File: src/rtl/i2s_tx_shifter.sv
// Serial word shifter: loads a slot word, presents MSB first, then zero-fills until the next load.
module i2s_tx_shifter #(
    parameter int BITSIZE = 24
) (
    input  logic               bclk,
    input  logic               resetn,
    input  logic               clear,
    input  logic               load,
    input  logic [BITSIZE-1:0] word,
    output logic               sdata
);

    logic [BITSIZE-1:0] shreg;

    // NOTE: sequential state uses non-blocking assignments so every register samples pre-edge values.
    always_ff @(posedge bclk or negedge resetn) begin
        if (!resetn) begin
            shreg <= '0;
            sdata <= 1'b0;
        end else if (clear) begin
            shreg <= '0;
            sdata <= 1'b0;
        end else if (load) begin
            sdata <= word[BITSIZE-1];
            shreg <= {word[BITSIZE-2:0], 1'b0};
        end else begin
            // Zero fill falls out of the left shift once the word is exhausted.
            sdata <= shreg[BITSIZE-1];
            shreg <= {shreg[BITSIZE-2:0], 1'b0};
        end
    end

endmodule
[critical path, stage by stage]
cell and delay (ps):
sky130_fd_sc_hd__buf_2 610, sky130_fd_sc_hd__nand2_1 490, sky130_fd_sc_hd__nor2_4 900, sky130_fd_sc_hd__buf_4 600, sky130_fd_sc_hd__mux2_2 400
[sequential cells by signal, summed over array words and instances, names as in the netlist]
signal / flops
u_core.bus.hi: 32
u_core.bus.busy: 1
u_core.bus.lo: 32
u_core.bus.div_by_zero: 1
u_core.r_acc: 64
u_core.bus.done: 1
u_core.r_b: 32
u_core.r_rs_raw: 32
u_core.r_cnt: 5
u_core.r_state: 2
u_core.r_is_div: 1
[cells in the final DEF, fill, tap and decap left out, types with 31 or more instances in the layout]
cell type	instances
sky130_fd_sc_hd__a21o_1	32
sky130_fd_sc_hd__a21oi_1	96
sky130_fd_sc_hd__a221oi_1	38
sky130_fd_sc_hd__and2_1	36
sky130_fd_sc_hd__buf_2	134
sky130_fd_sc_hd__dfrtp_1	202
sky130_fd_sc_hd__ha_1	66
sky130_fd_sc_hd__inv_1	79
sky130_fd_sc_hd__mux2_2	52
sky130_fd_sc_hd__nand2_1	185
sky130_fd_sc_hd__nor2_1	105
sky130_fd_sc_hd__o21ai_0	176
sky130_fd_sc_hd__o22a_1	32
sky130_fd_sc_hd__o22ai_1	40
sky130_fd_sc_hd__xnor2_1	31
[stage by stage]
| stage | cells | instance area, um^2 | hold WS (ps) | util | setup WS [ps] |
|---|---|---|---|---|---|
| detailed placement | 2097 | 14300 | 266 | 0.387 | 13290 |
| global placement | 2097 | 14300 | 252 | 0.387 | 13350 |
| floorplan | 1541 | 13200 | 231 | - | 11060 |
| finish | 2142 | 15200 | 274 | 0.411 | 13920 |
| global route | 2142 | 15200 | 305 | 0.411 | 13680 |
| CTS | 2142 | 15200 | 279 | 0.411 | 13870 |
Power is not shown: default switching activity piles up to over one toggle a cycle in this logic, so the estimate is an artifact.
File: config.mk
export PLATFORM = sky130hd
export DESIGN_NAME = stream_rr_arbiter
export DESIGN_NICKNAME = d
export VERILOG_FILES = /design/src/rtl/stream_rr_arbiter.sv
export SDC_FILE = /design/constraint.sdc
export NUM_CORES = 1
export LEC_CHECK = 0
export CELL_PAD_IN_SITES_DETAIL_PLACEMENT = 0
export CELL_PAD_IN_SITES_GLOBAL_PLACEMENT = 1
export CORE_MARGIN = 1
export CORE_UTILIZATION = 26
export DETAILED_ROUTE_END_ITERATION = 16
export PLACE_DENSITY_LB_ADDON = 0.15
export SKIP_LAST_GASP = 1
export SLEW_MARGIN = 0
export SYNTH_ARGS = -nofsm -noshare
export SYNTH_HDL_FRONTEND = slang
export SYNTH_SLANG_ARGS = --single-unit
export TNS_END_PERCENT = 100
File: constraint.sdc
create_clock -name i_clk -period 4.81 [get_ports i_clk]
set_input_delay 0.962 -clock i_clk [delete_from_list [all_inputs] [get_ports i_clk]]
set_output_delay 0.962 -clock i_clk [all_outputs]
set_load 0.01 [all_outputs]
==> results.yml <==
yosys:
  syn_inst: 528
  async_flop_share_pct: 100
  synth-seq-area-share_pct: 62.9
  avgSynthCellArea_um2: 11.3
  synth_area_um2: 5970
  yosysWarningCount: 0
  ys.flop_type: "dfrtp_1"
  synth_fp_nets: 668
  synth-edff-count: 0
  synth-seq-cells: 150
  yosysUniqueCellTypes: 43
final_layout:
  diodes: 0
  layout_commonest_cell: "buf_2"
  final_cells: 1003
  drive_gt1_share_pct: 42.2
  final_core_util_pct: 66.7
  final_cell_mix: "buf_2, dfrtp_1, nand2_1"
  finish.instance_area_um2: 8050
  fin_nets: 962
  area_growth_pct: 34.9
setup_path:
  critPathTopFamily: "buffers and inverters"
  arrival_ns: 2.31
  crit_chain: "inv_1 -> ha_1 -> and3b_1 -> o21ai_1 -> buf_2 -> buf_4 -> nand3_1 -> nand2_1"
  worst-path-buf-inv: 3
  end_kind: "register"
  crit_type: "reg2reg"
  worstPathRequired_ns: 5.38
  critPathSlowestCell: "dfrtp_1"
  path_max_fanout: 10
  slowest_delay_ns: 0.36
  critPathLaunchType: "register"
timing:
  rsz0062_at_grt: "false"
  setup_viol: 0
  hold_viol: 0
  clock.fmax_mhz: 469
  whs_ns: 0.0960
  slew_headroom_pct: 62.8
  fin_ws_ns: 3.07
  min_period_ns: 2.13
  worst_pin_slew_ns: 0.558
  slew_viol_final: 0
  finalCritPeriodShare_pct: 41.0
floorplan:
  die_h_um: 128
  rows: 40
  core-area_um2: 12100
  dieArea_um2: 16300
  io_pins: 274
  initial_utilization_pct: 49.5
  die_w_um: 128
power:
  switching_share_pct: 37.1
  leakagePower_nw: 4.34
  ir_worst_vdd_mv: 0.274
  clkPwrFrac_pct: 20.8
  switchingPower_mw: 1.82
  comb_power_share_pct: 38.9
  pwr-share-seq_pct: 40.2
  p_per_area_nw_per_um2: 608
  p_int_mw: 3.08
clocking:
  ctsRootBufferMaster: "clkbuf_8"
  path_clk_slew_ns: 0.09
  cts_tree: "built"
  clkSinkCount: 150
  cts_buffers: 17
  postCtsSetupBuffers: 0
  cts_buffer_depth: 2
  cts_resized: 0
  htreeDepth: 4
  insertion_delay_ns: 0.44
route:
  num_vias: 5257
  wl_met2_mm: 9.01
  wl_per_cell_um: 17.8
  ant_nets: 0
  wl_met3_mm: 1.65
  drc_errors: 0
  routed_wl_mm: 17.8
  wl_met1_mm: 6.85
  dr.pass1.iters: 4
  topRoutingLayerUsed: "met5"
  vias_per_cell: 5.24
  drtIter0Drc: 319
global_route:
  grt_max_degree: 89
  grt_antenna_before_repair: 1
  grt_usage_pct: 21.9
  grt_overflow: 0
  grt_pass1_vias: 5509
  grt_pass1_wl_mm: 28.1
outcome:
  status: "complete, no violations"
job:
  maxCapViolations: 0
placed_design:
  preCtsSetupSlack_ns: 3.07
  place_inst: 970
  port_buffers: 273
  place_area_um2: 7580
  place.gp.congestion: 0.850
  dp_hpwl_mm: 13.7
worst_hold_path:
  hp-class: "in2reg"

= = = = =

▶ Instructions for the task
From the records above, transcribe without alteration every line from the one with "[critical path, stage by stage]" to the one with "signal / flops", inclusive.

▶ Result for this exercise
[critical path, stage by stage]
cell and delay (ps):
sky130_fd_sc_hd__buf_2 610, sky130_fd_sc_hd__nand2_1 490, sky130_fd_sc_hd__nor2_4 900, sky130_fd_sc_hd__buf_4 600, sky130_fd_sc_hd__mux2_2 400
[sequential cells by signal, summed over array words and instances, names as in the netlist]
signal / flops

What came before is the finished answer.